#### Data for processing ####

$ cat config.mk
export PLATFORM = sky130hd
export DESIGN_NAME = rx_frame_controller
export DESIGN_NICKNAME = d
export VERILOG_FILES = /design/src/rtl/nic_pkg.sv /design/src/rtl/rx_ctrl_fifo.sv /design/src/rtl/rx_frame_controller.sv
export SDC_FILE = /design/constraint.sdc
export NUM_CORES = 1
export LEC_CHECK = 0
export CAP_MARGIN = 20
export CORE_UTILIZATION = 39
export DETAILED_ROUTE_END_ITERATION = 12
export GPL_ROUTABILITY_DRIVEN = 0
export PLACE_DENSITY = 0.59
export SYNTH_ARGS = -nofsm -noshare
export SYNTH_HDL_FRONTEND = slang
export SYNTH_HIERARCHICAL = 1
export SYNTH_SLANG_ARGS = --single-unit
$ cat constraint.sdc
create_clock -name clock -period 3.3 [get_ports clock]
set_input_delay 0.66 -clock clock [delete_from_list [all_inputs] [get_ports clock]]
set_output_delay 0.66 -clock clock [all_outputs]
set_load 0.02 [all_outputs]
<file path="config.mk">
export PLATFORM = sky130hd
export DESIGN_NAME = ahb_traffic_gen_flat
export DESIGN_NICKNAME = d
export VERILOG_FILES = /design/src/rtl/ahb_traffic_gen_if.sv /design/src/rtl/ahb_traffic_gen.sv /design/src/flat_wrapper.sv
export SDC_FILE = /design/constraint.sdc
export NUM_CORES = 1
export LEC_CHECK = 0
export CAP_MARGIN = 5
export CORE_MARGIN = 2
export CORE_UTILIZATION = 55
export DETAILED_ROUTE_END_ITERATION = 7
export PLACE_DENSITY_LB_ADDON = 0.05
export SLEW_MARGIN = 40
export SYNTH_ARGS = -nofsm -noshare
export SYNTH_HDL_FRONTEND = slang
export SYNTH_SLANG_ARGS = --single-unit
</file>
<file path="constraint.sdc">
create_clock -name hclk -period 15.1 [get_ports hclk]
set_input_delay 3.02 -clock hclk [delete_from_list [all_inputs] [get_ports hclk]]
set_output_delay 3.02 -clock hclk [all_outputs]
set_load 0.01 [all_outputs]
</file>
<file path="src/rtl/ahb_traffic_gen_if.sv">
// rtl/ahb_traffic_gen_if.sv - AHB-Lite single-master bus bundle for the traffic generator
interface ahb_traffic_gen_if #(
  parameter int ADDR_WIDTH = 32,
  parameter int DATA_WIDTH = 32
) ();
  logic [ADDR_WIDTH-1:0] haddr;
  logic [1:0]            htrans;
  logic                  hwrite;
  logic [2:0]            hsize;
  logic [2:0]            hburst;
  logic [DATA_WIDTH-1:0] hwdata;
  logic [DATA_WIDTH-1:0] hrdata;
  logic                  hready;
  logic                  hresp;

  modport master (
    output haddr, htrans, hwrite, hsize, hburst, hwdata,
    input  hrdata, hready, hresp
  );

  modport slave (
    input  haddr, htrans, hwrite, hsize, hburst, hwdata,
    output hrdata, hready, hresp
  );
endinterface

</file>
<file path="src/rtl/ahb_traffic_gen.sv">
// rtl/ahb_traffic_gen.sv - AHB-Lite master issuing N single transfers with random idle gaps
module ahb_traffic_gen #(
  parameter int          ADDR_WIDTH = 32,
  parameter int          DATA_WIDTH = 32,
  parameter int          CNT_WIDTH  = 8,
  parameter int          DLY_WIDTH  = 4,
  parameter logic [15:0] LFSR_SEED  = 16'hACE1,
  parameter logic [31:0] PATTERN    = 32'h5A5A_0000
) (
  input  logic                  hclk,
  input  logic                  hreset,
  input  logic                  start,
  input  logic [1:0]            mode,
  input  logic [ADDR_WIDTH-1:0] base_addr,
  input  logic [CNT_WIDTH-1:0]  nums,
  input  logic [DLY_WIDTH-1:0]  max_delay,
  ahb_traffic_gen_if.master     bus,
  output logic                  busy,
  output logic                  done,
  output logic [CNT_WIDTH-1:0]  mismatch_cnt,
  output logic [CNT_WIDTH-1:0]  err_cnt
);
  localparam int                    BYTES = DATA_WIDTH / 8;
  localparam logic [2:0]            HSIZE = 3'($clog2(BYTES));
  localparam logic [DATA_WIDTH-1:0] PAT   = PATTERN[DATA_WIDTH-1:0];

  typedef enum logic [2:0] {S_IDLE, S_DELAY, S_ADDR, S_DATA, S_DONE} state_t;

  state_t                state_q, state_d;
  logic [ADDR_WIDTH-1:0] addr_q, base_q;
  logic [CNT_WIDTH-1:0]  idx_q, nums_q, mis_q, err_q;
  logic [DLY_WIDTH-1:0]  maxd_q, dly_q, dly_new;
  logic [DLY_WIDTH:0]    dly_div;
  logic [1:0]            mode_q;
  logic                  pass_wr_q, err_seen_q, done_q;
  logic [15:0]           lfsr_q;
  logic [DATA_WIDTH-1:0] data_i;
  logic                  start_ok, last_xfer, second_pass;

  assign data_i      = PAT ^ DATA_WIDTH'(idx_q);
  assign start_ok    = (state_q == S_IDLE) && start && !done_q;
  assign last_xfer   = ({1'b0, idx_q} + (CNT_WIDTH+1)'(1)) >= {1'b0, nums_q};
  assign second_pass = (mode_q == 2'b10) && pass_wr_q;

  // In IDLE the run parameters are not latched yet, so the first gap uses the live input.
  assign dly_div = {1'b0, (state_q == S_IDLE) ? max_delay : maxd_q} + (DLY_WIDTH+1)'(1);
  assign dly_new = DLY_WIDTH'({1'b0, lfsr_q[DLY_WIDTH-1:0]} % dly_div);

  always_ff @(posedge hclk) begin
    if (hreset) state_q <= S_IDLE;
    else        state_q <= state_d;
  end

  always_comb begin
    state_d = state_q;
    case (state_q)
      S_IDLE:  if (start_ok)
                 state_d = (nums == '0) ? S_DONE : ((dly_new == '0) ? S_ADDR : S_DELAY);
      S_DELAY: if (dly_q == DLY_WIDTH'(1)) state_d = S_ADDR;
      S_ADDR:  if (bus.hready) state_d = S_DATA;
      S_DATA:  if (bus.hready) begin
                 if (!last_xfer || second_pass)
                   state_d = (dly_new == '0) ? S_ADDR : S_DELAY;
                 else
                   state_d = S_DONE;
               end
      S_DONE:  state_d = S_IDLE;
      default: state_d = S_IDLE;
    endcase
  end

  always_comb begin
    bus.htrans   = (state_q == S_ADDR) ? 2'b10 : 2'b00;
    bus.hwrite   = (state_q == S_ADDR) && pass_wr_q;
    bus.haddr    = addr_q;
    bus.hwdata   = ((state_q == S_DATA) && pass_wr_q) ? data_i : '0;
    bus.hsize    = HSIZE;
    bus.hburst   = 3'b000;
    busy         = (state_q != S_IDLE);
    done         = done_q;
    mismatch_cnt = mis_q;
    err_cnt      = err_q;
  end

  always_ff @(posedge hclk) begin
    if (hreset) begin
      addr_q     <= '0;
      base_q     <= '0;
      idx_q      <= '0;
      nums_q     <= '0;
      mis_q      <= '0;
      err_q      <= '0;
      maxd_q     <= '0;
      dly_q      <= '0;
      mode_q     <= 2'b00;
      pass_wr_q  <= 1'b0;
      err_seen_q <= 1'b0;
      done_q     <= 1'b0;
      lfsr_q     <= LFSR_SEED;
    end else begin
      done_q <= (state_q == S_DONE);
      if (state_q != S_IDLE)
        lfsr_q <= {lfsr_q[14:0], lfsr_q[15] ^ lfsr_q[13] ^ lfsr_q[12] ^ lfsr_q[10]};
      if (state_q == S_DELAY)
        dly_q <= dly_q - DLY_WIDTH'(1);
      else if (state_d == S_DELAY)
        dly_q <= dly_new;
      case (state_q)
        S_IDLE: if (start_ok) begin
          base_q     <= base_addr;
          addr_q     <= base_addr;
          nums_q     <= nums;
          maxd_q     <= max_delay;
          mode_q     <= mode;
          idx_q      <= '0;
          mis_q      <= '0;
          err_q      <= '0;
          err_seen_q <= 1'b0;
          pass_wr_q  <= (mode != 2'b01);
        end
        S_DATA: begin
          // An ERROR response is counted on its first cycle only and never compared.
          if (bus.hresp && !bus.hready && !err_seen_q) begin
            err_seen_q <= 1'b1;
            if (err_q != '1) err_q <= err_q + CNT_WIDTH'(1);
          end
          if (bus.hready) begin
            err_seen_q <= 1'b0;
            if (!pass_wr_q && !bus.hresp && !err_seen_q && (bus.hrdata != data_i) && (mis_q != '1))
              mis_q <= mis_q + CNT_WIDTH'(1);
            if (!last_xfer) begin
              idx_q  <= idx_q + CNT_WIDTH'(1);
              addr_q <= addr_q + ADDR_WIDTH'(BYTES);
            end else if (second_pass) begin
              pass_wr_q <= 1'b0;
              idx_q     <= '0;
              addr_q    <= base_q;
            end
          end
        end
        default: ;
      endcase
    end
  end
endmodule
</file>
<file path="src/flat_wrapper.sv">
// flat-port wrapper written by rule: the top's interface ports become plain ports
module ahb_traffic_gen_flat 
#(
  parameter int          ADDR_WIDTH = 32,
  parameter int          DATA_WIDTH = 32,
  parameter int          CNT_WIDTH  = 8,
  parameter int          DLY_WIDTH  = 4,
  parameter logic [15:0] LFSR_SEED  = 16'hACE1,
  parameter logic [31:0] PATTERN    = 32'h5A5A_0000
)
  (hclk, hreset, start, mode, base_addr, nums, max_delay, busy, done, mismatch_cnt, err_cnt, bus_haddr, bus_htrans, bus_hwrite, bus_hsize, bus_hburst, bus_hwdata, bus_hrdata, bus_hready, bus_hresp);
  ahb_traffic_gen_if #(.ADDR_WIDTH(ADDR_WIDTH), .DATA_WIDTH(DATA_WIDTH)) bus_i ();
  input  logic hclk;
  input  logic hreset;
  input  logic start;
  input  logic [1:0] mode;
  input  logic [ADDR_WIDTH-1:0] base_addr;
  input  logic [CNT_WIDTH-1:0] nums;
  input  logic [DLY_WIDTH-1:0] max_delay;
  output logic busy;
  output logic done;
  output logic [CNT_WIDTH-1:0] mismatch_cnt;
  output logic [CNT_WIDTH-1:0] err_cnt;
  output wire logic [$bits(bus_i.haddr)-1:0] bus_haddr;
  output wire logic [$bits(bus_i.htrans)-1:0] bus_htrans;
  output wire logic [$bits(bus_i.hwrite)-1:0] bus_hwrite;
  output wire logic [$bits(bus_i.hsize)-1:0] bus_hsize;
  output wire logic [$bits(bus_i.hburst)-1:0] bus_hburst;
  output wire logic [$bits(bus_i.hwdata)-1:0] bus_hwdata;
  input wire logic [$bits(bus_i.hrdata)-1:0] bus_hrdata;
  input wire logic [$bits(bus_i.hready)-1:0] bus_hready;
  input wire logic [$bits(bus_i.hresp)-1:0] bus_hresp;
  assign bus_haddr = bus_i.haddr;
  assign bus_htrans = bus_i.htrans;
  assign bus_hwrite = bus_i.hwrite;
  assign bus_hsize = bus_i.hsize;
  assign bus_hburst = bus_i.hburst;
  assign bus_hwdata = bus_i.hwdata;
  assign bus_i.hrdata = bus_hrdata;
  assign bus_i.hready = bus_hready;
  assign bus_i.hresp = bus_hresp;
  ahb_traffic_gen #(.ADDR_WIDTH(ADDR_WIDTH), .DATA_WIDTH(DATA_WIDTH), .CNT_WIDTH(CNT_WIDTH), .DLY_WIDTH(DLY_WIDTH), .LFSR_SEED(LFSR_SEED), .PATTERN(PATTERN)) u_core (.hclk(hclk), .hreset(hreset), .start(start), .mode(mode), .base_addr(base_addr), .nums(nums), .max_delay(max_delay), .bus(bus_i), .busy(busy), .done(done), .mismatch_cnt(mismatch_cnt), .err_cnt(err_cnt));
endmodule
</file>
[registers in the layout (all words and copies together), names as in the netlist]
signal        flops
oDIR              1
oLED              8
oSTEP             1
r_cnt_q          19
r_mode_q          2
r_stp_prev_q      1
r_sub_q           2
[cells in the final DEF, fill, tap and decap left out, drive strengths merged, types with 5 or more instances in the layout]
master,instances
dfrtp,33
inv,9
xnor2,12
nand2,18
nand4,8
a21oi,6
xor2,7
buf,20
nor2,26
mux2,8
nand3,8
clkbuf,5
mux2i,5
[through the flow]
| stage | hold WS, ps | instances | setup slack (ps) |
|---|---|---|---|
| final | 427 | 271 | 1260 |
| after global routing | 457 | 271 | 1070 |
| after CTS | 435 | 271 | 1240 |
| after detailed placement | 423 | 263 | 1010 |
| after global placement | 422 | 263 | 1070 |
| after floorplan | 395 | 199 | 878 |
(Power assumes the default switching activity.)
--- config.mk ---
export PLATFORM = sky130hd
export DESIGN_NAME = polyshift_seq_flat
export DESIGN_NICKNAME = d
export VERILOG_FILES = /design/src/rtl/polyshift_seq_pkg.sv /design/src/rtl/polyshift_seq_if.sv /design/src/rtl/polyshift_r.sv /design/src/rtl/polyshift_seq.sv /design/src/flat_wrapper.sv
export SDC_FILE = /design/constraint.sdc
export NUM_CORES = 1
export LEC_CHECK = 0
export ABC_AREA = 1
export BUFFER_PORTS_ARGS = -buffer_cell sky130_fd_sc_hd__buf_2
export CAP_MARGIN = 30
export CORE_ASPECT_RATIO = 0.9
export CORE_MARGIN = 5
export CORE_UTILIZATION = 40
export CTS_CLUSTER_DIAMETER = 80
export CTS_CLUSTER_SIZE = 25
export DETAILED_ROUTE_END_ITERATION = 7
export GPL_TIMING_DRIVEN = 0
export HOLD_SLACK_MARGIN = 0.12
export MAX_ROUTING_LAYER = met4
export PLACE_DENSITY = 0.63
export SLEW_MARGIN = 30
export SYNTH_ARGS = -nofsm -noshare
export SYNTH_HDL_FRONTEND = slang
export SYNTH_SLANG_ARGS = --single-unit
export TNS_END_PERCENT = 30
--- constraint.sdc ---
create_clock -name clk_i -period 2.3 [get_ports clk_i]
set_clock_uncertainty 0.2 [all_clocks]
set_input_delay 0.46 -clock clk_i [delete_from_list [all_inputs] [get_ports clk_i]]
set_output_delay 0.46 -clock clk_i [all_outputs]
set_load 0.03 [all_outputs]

####

> Task instructions:
If a line in the data above includes the string "BYTES", copy it.

> Answer to this exercise:
  localparam int                    BYTES = DATA_WIDTH / 8;
  localparam logic [2:0]            HSIZE = 3'($clog2(BYTES));
              addr_q <= addr_q + ADDR_WIDTH'(BYTES);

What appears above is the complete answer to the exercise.